Wednesday, January 24, 2007
Schools Seek More Female Engineering Majors
"When I went to orientation, they split us up by major and I was the only woman," Uyemura said.
Uyemura, 18, whose parents have engineering degrees, is one of 87 women out of 855 engineering majors enrolled at the school. Nationally, women make up only about one-fifth of students in engineering programs.
Experts argue that if the United States is to remain competitive with other countries in the engineering field, it will have to find better ways to encourage women to join the profession.
"One of the reasons has to do with the negative stereotype in engineering -- the nerd drinking Cokes and eating Twinkies until 3 in the morning," said William Wulf, president of the National Academy of Engineering. "The really important attribute of an engineer is creativity. Somehow that's not what high school girls are hearing about."
The U.S. lags behind countries such as China and India in producing engineers and scientists out of college each year, and women and minorities are key to improving that standing, Wolf said. They bring the diverse perspectives needed for the innovation that can set the U.S. apart, he said.
A 2003 study by the University of Michigan's Institute for Research on Women and Gender found that females choose other careers because they don't see engineering as a way to help others. The study, conducted over 17 years, followed Michigan students from 6th grade through college and beyond.
Georgia Tech offers annual engineering camps for middle- and high-school girls, and the university's students and alumni regularly visit schools to talk to science and math classes.
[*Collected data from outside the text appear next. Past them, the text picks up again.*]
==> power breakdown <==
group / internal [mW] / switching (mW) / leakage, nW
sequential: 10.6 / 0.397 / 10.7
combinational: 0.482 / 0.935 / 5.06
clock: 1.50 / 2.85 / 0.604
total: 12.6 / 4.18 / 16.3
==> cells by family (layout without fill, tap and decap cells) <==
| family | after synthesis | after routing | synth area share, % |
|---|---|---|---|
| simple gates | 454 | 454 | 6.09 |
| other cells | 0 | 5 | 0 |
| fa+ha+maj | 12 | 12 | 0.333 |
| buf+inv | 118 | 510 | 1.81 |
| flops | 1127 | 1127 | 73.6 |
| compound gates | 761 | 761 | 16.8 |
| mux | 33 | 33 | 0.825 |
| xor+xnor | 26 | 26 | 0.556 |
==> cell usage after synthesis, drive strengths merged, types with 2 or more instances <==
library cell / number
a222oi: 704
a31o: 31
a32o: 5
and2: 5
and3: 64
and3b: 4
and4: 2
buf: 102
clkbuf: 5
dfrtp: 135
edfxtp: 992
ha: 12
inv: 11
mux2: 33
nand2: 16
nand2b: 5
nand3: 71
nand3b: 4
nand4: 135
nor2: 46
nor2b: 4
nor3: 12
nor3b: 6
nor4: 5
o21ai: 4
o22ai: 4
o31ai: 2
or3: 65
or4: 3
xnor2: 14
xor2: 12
From an optimization exercise on the open Yosys and OpenROAD flow, aimed at small area and a short achievable clock period; shortcuts taken in it are not production practice. Only simulation tests tie the RTL to the original design; equivalence was not proved. Power figures rest on the tool's default switching activity, not on a simulated workload.

==> flow/design.v <==
`timescale 1ns/1ps
module act_buffer (
  input  logic                clk,
  input  logic                reset,
  input  logic                wr_req_act_flag,
  input  logic [16-1:0] wr_data_act_flag,
  input  logic                wr_req_act,
  input  logic [8-1:0]   wr_data_act,
  input  logic [16-1:0] row_sel,
  input  logic [16-1:0] col_sel,
  output logic [16-1:0] first_flags,
  output logic [16-1:0] next_flags,
  output logic [8-1:0]   rd_data
);
  logic [16-1:0] flag_mem [16];
  logic [8-1:0]   act_mem  [16 * 16];
  logic [4-1:0]      wr_addr_act_flag;
  logic [8-1:0] wr_addr_act;
  logic flag_addr_zero;
  always_ff @(posedge clk or negedge reset) begin
    if (!reset) begin
      wr_addr_act_flag <= '0;
      flag_addr_zero   <= 1'b1;
    end else if (wr_req_act_flag) begin
      wr_addr_act_flag <= wr_addr_act_flag + 1'b1;
      flag_addr_zero   <= (wr_addr_act_flag == 4'(16 - 1));
    end
  end
  always_ff @(posedge clk) begin
    if (wr_req_act_flag) begin
      flag_mem[wr_addr_act_flag] <= wr_data_act_flag;
    end
  end
  always_ff @(posedge clk or negedge reset) begin
    if (!reset) begin
      wr_addr_act <= '0;
    end else if (wr_req_act) begin
      wr_addr_act <= wr_addr_act + 1'b1;
    end
  end
  always_ff @(posedge clk) begin
    if (wr_req_act) begin
      act_mem[wr_addr_act] <= wr_data_act;
    end
  end
  always_comb begin
    if (wr_req_act_flag && flag_addr_zero) begin
      first_flags = wr_data_act_flag;
    end else begin
      first_flags = flag_mem[0];
    end
  end
  always_ff @(posedge clk) begin
    logic [16-1:0] word;
    word = '0;
    for (int i = 0; i < 16; i++) begin
      word = word | ({16{row_sel[(i + 16 - 1) % 16]}} & flag_mem[i]);
    end
    next_flags <= word;
  end
  always_comb begin
    logic [8-1:0] row_word;
    rd_data = '0;
    for (int i = 0; i < 16; i++) begin
      row_word = '0;
      for (int c = 0; c < 16; c++) begin
        row_word = row_word | ({8{col_sel[c]}} & act_mem[i*16 + c]);
      end
      rd_data = rd_data | ({8{row_sel[i]}} & row_word);
    end
  end
endmodule
`timescale 1ns/1ps
module flag_scanner (
  input  logic [16-1:0] flags,
  output logic [16-1:0] lowest
);
  always_comb begin
    logic seen;
    seen = 1'b0;
    for (int i = 0; i < 16; i++) begin
      lowest[i] = flags[i] & ~seen;
      seen = seen | flags[i];
    end
  end
endmodule
This is an optimization exercise on Yosys and OpenROAD, whose aim is small area, a short achievable clock period and few clock cycles per item, not a production implementation.
In this exercise RTL edits were held to simulation tests only and were not proved equivalent to the original.
Power figures rest on the tool's default switching activity, not on a simulated workload.

build 89:
==> flow/design.v <==
package perceptron_pkg;
  localparam int NUM_WEIGHTS = 12;
  localparam int WEIGHT_W    = 4;
  localparam int ROW_W       = NUM_WEIGHTS * WEIGHT_W;
  typedef enum logic [2:0] {
    ST_CLEAR  = 3'd0,
    ST_IDLE   = 3'd1,
    ST_READ   = 3'd2,
    ST_UPDATE = 3'd3,
    ST_WRITE  = 3'd4,
    ST_DONE   = 3'd5
  } state_t;
  function automatic logic [WEIGHT_W-1:0] get_field(input logic [ROW_W-1:0] row,
                                                    input int i);
    get_field = row[i*WEIGHT_W +: WEIGHT_W];
  endfunction
endpackage
import perceptron_pkg::*;
module sat_weight_update
#(
  parameter logic [WEIGHT_W-1:0] INIT = WEIGHT_W'(8)
)
(
  input  logic [WEIGHT_W-1:0] w,
  input  logic                inc,
  input  logic                init,
  output logic [WEIGHT_W-1:0] w_next,
  output logic [WEIGHT_W-1:0] w_upd
);
  logic [WEIGHT_W-1:0] d;
  logic [WEIGHT_W:0]   t;
  assign d = inc ? w : ~w;
  always_comb begin
    t[0] = 1'b1;
    for (int i = 0; i < WEIGHT_W; i++) begin
      t[i+1] = t[i] & d[i];
    end
  end
  assign w_upd  = w ^ (t[WEIGHT_W-1:0] & {WEIGHT_W{!t[WEIGHT_W]}});
  assign w_next = init ? INIT : w_upd;
endmodule
From an optimization exercise on the open Yosys and OpenROAD flow, aimed at small area, a short achievable clock period and few clock cycles per item; shortcuts taken in it are not production practice. Function was checked by simulation only, so behaviour that the tests miss may differ from the original. Power and IR drop assume default switching activity.

[flow/design.v]
module matmult_result_serializer #(
  parameter int DATA_W = 64,
  parameter int N_ELEM = 25
) (
  input  logic                       clk,
  input  logic                       rst,
  input  logic                       in_valid,
  output logic                       in_accept,
  input  logic [N_ELEM*DATA_W-1:0]   in_c,
  output logic                       out_valid,
  input  logic                       out_ready,
  output logic [DATA_W-1:0]          out_data,
  output logic [4:0]                 out_index,
  output logic                       out_last,
  output logic [DATA_W-1:0]          out_sum,
  output logic                       out_sum_valid
);
  typedef enum logic [1:0] {
    IDLE = 2'b00,
    ACK  = 2'b01,
    SEND = 2'b10
  } state_t;
  localparam logic [4:0] LAST_IDX = 5'(N_ELEM - 1);
  state_t                   state_q, state_d;
  logic [4:0]               index_q, index_d;
  logic signed [DATA_W-1:0] buf_q [N_ELEM];
  logic                     capture;
  logic                     accept;
  logic                     send;
  always_ff @(posedge clk) begin
    if (rst) begin
      state_q <= IDLE;
      index_q <= '0;
    end else begin
      state_q <= state_d;
      index_q <= index_d;
    end
  end
  always_comb begin
    state_d = state_q;
    index_d = index_q;
    capture = 1'b0;
    accept  = 1'b0;
    send    = 1'b0;
    case (state_q)
      IDLE: begin
        if (in_valid) begin
          capture = 1'b1;
          state_d = ACK;
        end
      end
      ACK: begin
        accept  = 1'b1;
        state_d = SEND;
        index_d = '0;
      end
      SEND: begin
        send = 1'b1;
        if (out_ready) begin
          if (index_q == LAST_IDX) begin
            state_d = IDLE;
            index_d = '0;
          end else begin
            index_d = index_q + 5'd1;
          end
        end
      end
      default: begin
        state_d = IDLE;
        index_d = '0;
      end
    endcase
  end
  always_ff @(posedge clk) begin
    if (rst) begin
      for (int i = 0; i < N_ELEM; i++) buf_q[i] <= '0;
    end else if (capture) begin
      for (int i = 0; i < N_ELEM; i++) buf_q[i] <= in_c[i*DATA_W +: DATA_W];
    end
  end
  assign in_accept = accept;
  assign out_valid = send;
  assign out_data  = send ? buf_q[index_q] : '0;
  assign out_index = send ? index_q : 5'd0;
  assign out_last  = send && (index_q == LAST_IDX);
  logic                     xfer;
  logic signed [DATA_W-1:0] sum_q;
  logic                     sum_valid_q;
  assign xfer = (state_q == SEND) && out_ready;
  always_ff @(posedge clk) begin
    if (rst) begin
      sum_q       <= '0;
      sum_valid_q <= 1'b0;
    end else begin
      sum_valid_q <= xfer && (index_q == LAST_IDX);
      if (accept)    sum_q <= '0;
      else if (xfer) sum_q <= sum_q + buf_q[index_q];
    end
  end
  assign out_sum       = sum_q;
  assign out_sum_valid = sum_valid_q;
endmodule
[flow/run.sh]
#!/bin/bash
# synth_recipe.tcl (not shown) runs the flow's synth.tcl, then flattens the netlist and writes it again
# the make line also repeats each setting of config.mk as NAME=value (left out here)
make -C /OpenROAD-flow-scripts/flow DESIGN_CONFIG=/design/flow/config.mk WORK_HOME=/design/flow/orfs CLKGATE_MAP_FILE= SYNTH_SCRIPT=/design/flow/synth_recipe.tcl finish
[flow/config.mk]
export PLATFORM = sky130hd
export DESIGN_NAME = matmult_result_serializer
export DESIGN_NICKNAME = matmult_result_serializer
export VERILOG_FILES = /design/flow/design.v
export SDC_FILE = /design/flow/constraint.sdc
export NUM_CORES = 4
export LEC_CHECK = 0
export CAP_MARGIN = 20
export CORE_AREA = 10 10 630 630
export DIE_AREA = 0 0 640 640
export SLEW_MARGIN = 20
[flow/constraint.sdc]
create_clock -name core_clock -period 7.0 [get_ports {clk}]
set_input_delay 1.4000 -clock core_clock [delete_from_list [all_inputs] [get_ports {clk}]]
set_output_delay 1.4000 -clock core_clock [all_outputs]
set_load 0.01 [all_outputs]
==> results.cfg, run 1 <==
[yosys]
syn-cell-area_sq_um = 69300
synth_ff_type = dfxtp_1
async_flop_share_pct = 0
synth_compound_area_share_pct = 22.7
synthesis.nets = 10800
synth_cell_type_count = 77
yosys-top-cells-area = dfxtp_1, nand2_1, a21oi_1, a22oi_1, clkbuf_1
synth_cells = 9163
yosys_register_bits = 1672
synth-edff-count = 0
netlist.area_leader.share_pct = 48.3
synth_top_area_cell = dfxtp_1
syn_avg_cell_area_sq_um = 7.56
synth_fa_ha_area_share_pct = 1.26
synth_xor_area_share_pct = 0.670
ys_seq_area_share_pct = 48.3
synthSimpleGateAreaFrac_pct = 22.7
synth_top_family_by_area = compound AO/OA/AOI/OAI gates
synthMuxAreaShare_pct = 0.0434
yosys_warnings = 2

[setup_path]
start_kind = flop
ff2ff_path_depth = 23
r2r_start = index_q[0]
required_ps = 5600
endpoint = out_data[58]
critical_path.startpoint = index_q[0]
reg2reg_slack_ps = 220
endpoint_kind = primary output
crit_type = reg2out
r2r-end = sum_q[62]
crit_fanout = 24
critPathArrivalTime_ps = 5480

[route]
dr.pass1.iters = 9
routed_wl_mm = 552
drcViolationCount = 0
avgViaCountPerCell = 4.91
ant_nets = 0
drt_iter0_markers = 11300
routedWlPerCell_microns = 34.3
num_vias = 79000

[timing]
post-route-min-period_ps = 6880
max_freq_mhz = 145
tightest_slew_ps = 1390
setup_viol = 0
hold_ws_ps = 453
rsz0062_at_grt = false
skew_ps = 103
slew_viol_final = 0
setup_tns_ps = 0
hold_violations = 0
maxSlewHeadroom_pct = 7.08
fin_crit_sh_pct = 98.2

[clocking]
root_buffer = clkbuf_16
htreeDepth = 4
insertion_delay_ps = 940
cts.sinks = 1672
cts_tree = yes
numCtsBuffers = 209
clk_pin_slew_ps = 70
clk_path_buf_depth = 4

[worst_hold_path]
hp-class = reg2reg

[floorplan]
die_height_microns = 640
die_area_sq_um = 410000
fp.dieW_microns = 640
rows = 227
core_area_sq_um = 383000
start_util_pct = 18.1
io_pins = 1741

[global_routing]
grt_pass1_vias = 73300
grt_usage_pct = 25.3
antenna_found_initial = 334
grt_pass1_wl_mm = 708
grt_max_degree = 233
grt_overflow_total = 0

[finish]
drive_gt1_share_pct = 7.17
area_delta_synth_final_pct = 46.7
fin_nets = 12300
fin_cells = 16100

[power]
ir_worst_vdd_uv = 219
power_w = 0.0258
power_density_nw_per_um2 = 254
leakagePower_nw = 36.2

[place]
io_buffers = 1740
gp_congestion = 0.981
dp_hpwl_mm = 442
placed_cells = 15500

[flow_run]
maxCapViolCount = 0

[outcome]
outcome = no timing/DRC/antenna violations
-- synthesized netlist by cell type (4+ instances only) --
library cell / count
a21o_1: 26
a21oi_1: 1783
a21oi_2: 4
a221oi_1: 17
a222oi_1: 127
a22o_1: 17
a22oi_1: 544
a31oi_1: 11
and2_1: 73
and3_1: 8
buf_1: 30
buf_2: 7
clkbuf_1: 713
dfxtp_1: 1672
ha_1: 68
inv_1: 25
nand2_1: 3342
nand2b_1: 12
nand3_1: 90
nand4_1: 139
nor2_1: 130
nor2b_1: 10
nor3_1: 86
nor4_1: 6
o211ai_1: 8
o21a_1: 8
o21ai_0: 62
o21ai_1: 6
o21bai_1: 10
or2_2: 4
or3_1: 9
xnor2_1: 36
xor2_1: 17
-- where the power goes --
group | total [W] | leakage (nW) | switching, W | internal (W)
sequential | 0.0108 | 13.7 | 0.000648 | 0.0101
clock | 0.0119 | 3.63 | 0.00493 | 0.00695
combinational | 0.00316 | 18.8 | 0.00178 | 0.00138
-- metrics by stage --
step / utilization, % / area [sq um] / setup slack, ps
after floorplan: - / 69300 / 2070
after global routing: 26.5 / 101000 / 8.42
after CTS: 26.4 / 101000 / 15.3
after global placement: 24.4 / 93500 / -144
after detailed placement: 24.4 / 93500 / -111
final: 26.6 / 102000 / 125
-- placed cells by master, fill, tap and decap left out, types with 23 or more instances in the layout --
| master | synthesis | final |
|---|---|---|
| nand2_1 | 3342 | 3340 |
| a21oi_1 | 1783 | 1778 |
| clkdlybuf4s50_1 | 0 | 1738 |
| dfxtp_1 | 1672 | 1670 |
| a22oi_1 | 544 | 540 |
| buf_4 | 2 | 258 |
| diode_2 | 0 | 221 |
| clkbuf_16 | 0 | 211 |
| nand4_1 | 139 | 139 |
| a222oi_1 | 127 | 127 |
| nor2_1 | 130 | 116 |
| nand3_1 | 90 | 90 |
| and2_1 | 73 | 71 |
| ha_1 | 68 | 66 |
| o21ai_0 | 62 | 60 |
| buf_12 | 0 | 58 |
| nor3_1 | 86 | 53 |
| clkbuf_8 | 3 | 51 |
| clkinv_2 | 0 | 37 |
| xnor2_1 | 36 | 36 |
| nor3_2 | 1 | 30 |
| clkbuf_1 | 713 | 27 |
| a21o_1 | 26 | 26 |
| inv_1 | 25 | 25 |
| bufinv_16 | 0 | 23 |
-- worst max-delay path, stage by stage (launching register included) --
cell,delay (ps)
dfxtp_1,460
inv_1,110
ha_1,310
and3_4,310
buf_6,230
a222oi_1,650
nand4_1,360
nor3_1,890
a21oi_2,380
and2_1,260
clkdlybuf4s50_1,490
-- sequential cells by signal, indices dropped and copies added, names as in the netlist --
| register | cells |
|---|---|
| index_q | 5 |
| buf_q | 1600 |
| sum_valid_q | 1 |
| sum_q | 64 |
| state_q | 2 |
-- final cells by class --
class | instances | area, sq um
flip-flops and latches | 1672 | 33500
inverters | 26 | 97.6
well taps | 5038 | 6300
repair buffers | 2059 | 20600
clock inverters | 94 | 1280
diodes | 221 | 553
fillers | 41900 | 281000
multi-input cells | 6708 | 33200
clock buffers | 289 | 6080
-- per-layer routing --
layer  share of wire, %  vias to the layer above  global-route usage, %
met2                 43                     4485                   37.5
met1                 41                    38600                   32.2
met4                5.5                      144                   13.3
met3                 11                     1090                   8.77
li1                   -                    34700                      -
met5               0.18                        -                      0
-- how the worst min path moves through the flow --
stage / startpoint / endpoint / slack (ps) / cells past startpoint
2_1_floorplan: buf_q[19][24] / buf_q[19][24] / 440 / 2
3_3_place_gp: buf_q[7][46] / buf_q[7][46] / 440 / 2
3_5_place_dp: buf_q[18][0] / buf_q[18][0] / 450 / 2
4_1_cts: buf_q[18][0] / buf_q[18][0] / 450 / 2
5_1_grt: buf_q[8][20] / buf_q[8][20] / 470 / 2
6_report: buf_q[16][61] / buf_q[16][61] / 450 / 2
-- repair_timing --
action,CTS,global route
pin swaps,3,5
resized for setup,10,11
gates cloned,1,0
setup buffers,1,7
setup endpoints to repair,15,8
hold buffers,0,0
-- cell families after synthesis --
group | Yosys count
adder cells (fa/ha/maj) | 69
XOR/XNOR | 53
AO/OA/AOI/OAI | 2656
flip-flops | 1672
multiplexers | 3
buffers and inverters | 784
AND/OR/NAND/NOR | 3926
Testbench counts, summed over its fixed seeds: cycles 8,648, items 320.
==> run 2: changes to the inputs <==
==> flow/design.v (replaced) <==
module matmult_result_serializer #(
  parameter int DATA_W = 64,
  parameter int N_ELEM = 25
) (
  input  logic                       clk,
  input  logic                       rst,
  input  logic                       in_valid,
  output logic                       in_accept,
  input  logic [N_ELEM*DATA_W-1:0]   in_c,
  output logic                       out_valid,
  input  logic                       out_ready,
  output logic [DATA_W-1:0]          out_data,
  output logic [4:0]                 out_index,
  output logic                       out_last,
  output logic [DATA_W-1:0]          out_sum,
  output logic                       out_sum_valid
);
  localparam logic [4:0] LAST_IDX = 5'(N_ELEM - 1);
  logic              bfree_q;              
  logic [DATA_W-1:0] buf_q [N_ELEM];
  logic [N_ELEM-1:0] bsel_q;               
  logic [DATA_W-1:0] r_q;                  
  logic              rv_q;
  logic [4:0]        ridx_q;
  logic              rlast_q;
  logic              rfirst_q;
  logic [DATA_W-1:0] sum_q;
  logic              sum_valid_q;
  logic              take;                 
  logic              rfree;                
  logic              rload;
  logic              xfer;
  logic [DATA_W-1:0] next_elem;
  logic [4:0]        ridx_d;
  assign take  = bfree_q & in_valid;
  assign rfree = ~rv_q | out_ready;
  assign rload = rfree & (~bfree_q | in_valid);
  assign xfer  = rv_q & out_ready;
  always_comb begin
    next_elem = in_c[DATA_W-1:0] & {DATA_W{bfree_q}};
    for (int i = 0; i < N_ELEM; i++) next_elem |= buf_q[i] & {DATA_W{bsel_q[i]}};
  end
  assign ridx_d = (bfree_q || rlast_q) ? 5'd0 : ridx_q + 5'd1;
  always_ff @(posedge clk) begin
    if (bfree_q) begin
      for (int i = 0; i < N_ELEM; i++) buf_q[i] <= in_c[i*DATA_W +: DATA_W];
    end
  end
  always_ff @(posedge clk) begin
    if (rst) begin
      bfree_q <= 1'b1;
      bsel_q  <= '0;
      rv_q    <= 1'b0;
    end else begin
      if (rload) rv_q <= 1'b1;
      else if (xfer) rv_q <= 1'b0;
      if (bfree_q) begin
        if (in_valid) begin
          bfree_q <= 1'b0;
          bsel_q  <= rfree ? N_ELEM'(2) : N_ELEM'(1);
        end
      end else if (rfree) begin
        bsel_q  <= bsel_q << 1;
        if (bsel_q[N_ELEM-1]) bfree_q <= 1'b1;
      end
    end
  end
  always_ff @(posedge clk) begin
    if (rload) begin
      r_q      <= next_elem;
      ridx_q   <= ridx_d;
      rlast_q  <= (ridx_d == LAST_IDX);
      rfirst_q <= (ridx_d == 5'd0);
    end
  end
  always_ff @(posedge clk) begin
    if (rst) begin
      sum_valid_q <= 1'b0;
    end else begin
      sum_valid_q <= xfer & rlast_q;
    end
    if (xfer) sum_q <= (sum_q & {DATA_W{~rfirst_q}}) + r_q;
  end
  assign in_accept     = bfree_q;
  assign out_valid     = rv_q;
  assign out_data      = r_q;
  assign out_index     = ridx_q;
  assign out_last      = rlast_q;
  assign out_sum       = sum_q;
  assign out_sum_valid = sum_valid_q;
endmodule
--- a/flow/config.mk
+++ b/flow/config.mk
@@ -9,3 +9,4 @@
 export CORE_AREA = 10 10 630 630
 export DIE_AREA = 0 0 640 640
+export SETUP_SLACK_MARGIN = 4.0
 export SLEW_MARGIN = 20
==> run 2 against run 1 <==
Setup slack better by 3200 ps. Global-route usage down 2.6 points. Power up 8.7%. Via count down 35%. Clock skew down 35 ps. Cell count down 31%. Sequential power up about 20%. Non-clock buffer count up 22. Core utilization down 0.051 points. Highest routed layer unchanged. Count of clock-buffer cells in the layout down 58. Wire length down 11%. Largest cell class unchanged.
==> results.cfg, run 2 <==
[outcome]
outcome = no timing/DRC/antenna violations

[finish]
largest_reg_flops = 1600
final_common_cell = edfxtp_1
fin_nets = 7475
fin_area_sq_um = 101000
area_delta_synth_final_pct = 53.3
reg_top3 = buf_q (1600), r_q (64), sum_q (64)
fin_cells = 11200
post-route-util_pct = 26.5
regMostFlops = buf_q
drive_gt1_share_pct = 17.8
final_cell_mix = edfxtp_1, clkdlybuf4s50_1, a22oi_1

[yosys]
yosys_register_bits = 1763
synth-edff-count = 1735
syn-cell-area_sq_um = 66100
synthesis.nets = 5414
ys_top_cells_by_count = edfxtp_1, a22oi_1, a221oi_1, a22o_1, clkbuf_1
syn_avg_cell_area_sq_um = 17.7
yosys-top-cells-area = edfxtp_1, a22oi_1, a221oi_1, a22o_1, nand4_1
synth_ff_type = edfxtp_1
yosys_warnings = 2
synth_cell_type_count = 64
yosysMostFrequentCell = edfxtp_1
synth_top_area_cell = edfxtp_1
netlist.area_leader.share_pct = 78.8
ys_seq_area_share_pct = 79.6
async_flop_share_pct = 0
synth_cells = 3745

[floorplan]
core_area_sq_um = 383000
die_height_microns = 640
fp.dieW_microns = 640
start_util_pct = 17.3
rows = 227
io_pins = 1741
die_area_sq_um = 410000

[route]
routed_wl_mm = 491
ant_nets = 0
num_vias = 51500
avgViaCountPerCell = 4.62
drcViolationCount = 0
dr.pass1.iters = 5
drt_iter0_markers = 7501
routedWlPerCell_microns = 44.1

[global_routing]
grt_overflow_total = 0
grt_pass1_vias = 49700
grt_usage_pct = 22.7
grt_pass1_wl_mm = 597
antenna_found_initial = 337
grt_max_degree = 87

[setup_path]
critPathArrivalTime_ps = 4300
required_ps = 7640
endpoint_kind = flop
reg2reg_slack_ps = 3340
crit_fanout = 5
start_kind = flop
crit_type = reg2reg

[timing]
hold_violations = 0
slew_viol_final = 0
maxSlewHeadroom_pct = 27.7
setup_tns_ps = 0
max_freq_mhz = 273
setup_viol = 0
setup_ws_ps = 3340
tightest_slew_ps = 1080
fin_crit_sh_pct = 52.3
skew_ps = 68.4
rsz0062_at_grt = true
post-route-min-period_ps = 3660

[clocking]
root_buffer = clkbuf_16
cts.sinks = 1763
cts_hold_buffers = 0
insertion_delay_ps = 930
clk_pin_slew_ps = 60
cts_tree = yes
htreeDepth = 4
numCtsBuffers = 209
clk_path_buf_depth = 4

[place]
placed_cells = 10400
pre_cts_ws_ps = 2370
io_buffers = 1740
gp_congestion = 0.950
post_dp_cell_area_sq_um = 90300
dp_hpwl_mm = 391

[power]
leakagePower_nw = 34.6
ir_worst_vdd_uv = 216
power_density_nw_per_um2 = 277

[worst_hold_path]
hp-class = reg2reg

[flow_run]
maxCapViolCount = 0
==> run 2: cell types whose count changed in the layout (fill, tap and decap cells not counted), sizes merged, moves of 136 or more <==
cell,change
a221oi,+174
clkdlybuf4s50,-136
dfxtp,-1644
a21oi,-1707
edfxtp,+1735
a22o,+176
nand2,-3302
buf,+145
==> run 2: repair_timing <==
| item | CTS | global route |
|---|---|---|
| setup buffers | 140 | 48 |
| setup endpoints to repair | 460 | 135 |
| resized for setup | 992 | 168 |
| cloned | 9 | 3 |
| pin swaps | 76 | 65 |
==> run 2: worst paths after layout <==
check,start,end,depth (start not counted)
setup / recovery,rfirst_q,sum_q[52],18
hold / removal,buf_q[12][24],r_q[24],2
hold reg to reg,buf_q[12][24],r_q[24],2
setup reg to reg,rfirst_q,sum_q[52],18
==> run 2: cell families after synthesis <==
logic type,Yosys count,synth area share (%)
buffers and inverters,248,1.43
AO/OA/AOI/OAI,1090,12.8
AND/OR/NAND/NOR,516,4.11
XOR/XNOR,63,0.834
flip-flops,1763,79.6
adder cells (fa/ha/maj),65,1.24
==> run 2: cell type report <==
class                           count  area [sq um]
Sequential cell                  1763         52800
Multi-Input combinational cell   1734         14100
Clock inverter                    153          1700
Antenna cell                      134           335
Timing Repair Buffer             2081         20700
Clock buffer                      231          5380
Tap cell                         5038          6300
Fill cell                       38700        281000
Inverter                           17          63.8
==> run 2: where the power goes <==
group / leakage [nW] / switching [W] / internal, W / total (W)
clock network: 3.40 / 0.00495 / 0.00657 / 0.0115
logic: 13.6 / 0.00188 / 0.00168 / 0.00357
registers: 17.6 / 0.000417 / 0.0126 / 0.0130
total: 34.6 / 0.00725 / 0.0208 / 0.0281
==> run 2: per-layer routing <==
metal  up-vias  global-route usage, %  wire length, microns
met5         -                      0                   998
met4       148                   8.12                 21000
met3       902                   8.80                 56900
met2      3990                   36.5                225000
met1     26400                   27.8                187000
li1      20100                      -                     -
==> run 2: worst max-delay path, cell delays in order, from the launching register on <==
cell and delay [ps]:
edfxtp_1 420, buf_6 150, buf_12 130, nor2b_4 110
ha_4 150, inv_2 40, fa_2 370, nor2b_2 150
o31a_1 220, o31ai_4 100, a21oi_4 180, o211ai_1 260
a2111oi_4 380, buf_6 170, o21ai_4 70, o21ai_4 230
buf_4 150, buf_6 80, xor2_1 50
==> run 2: through the flow <==
step	hold slack [ps]	total power [W]
after floorplan	520	0.0142
after global placement	548	0.0162
after detailed placement	553	0.0162
after CTS	563	0.0281
after global routing	582	0.0289
final	561	0.0281
Testbench counts of run 2, summed over its fixed seeds: cycles 8,016, items 320.
==> run 3: changes to the inputs <==
--- a/flow/config.mk
+++ b/flow/config.mk
@@ -9,4 +9,3 @@
 export CORE_AREA = 10 10 630 630
 export DIE_AREA = 0 0 640 640
-export SETUP_SLACK_MARGIN = 4.0
 export SLEW_MARGIN = 20
==> run 3 against run 2 <==
Wire length down 2.2%. Still clean. First-iteration DRC count down 2.5%. Critical endpoint is now sum_q[60]. Critical path type unchanged. Clock power about the same.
A mentoring program also connects female engineering majors in their third and fourth years with freshmen who want to major in engineering.
Still, female enrollment hasn't changed much at the Atlanta university in the last decade, and programs elsewhere meant to encourage women to join the field have generally proven ineffective.
Women received 18 percent of the 78,200 engineering degrees given out in 2003-04, the latest data available from the U.S. Department of Education. That's the same percentage as in 1998 and only slightly more than the 16 percent in 1996.
Mahera Philobos, director of Georgia Tech's Women in Engineering program and a civil and environmental engineering professor, said she's frustrated by the stagnant female enrollment but that more women have recently been enrolling in areas like biomedical and industrial engineering -- fields where many feel they can contribute to the world, she said.
Manhattan Associates, an Atlanta-based company that hires industrial engineers to work as consultants for clients, received more female applicants this year than in years past, said Diane Tuccito, the firm's vice president for global human resources. But most applicants are still white males, she said.
"We want to have a diverse organization," Tuccito said. "You get a better collaboration."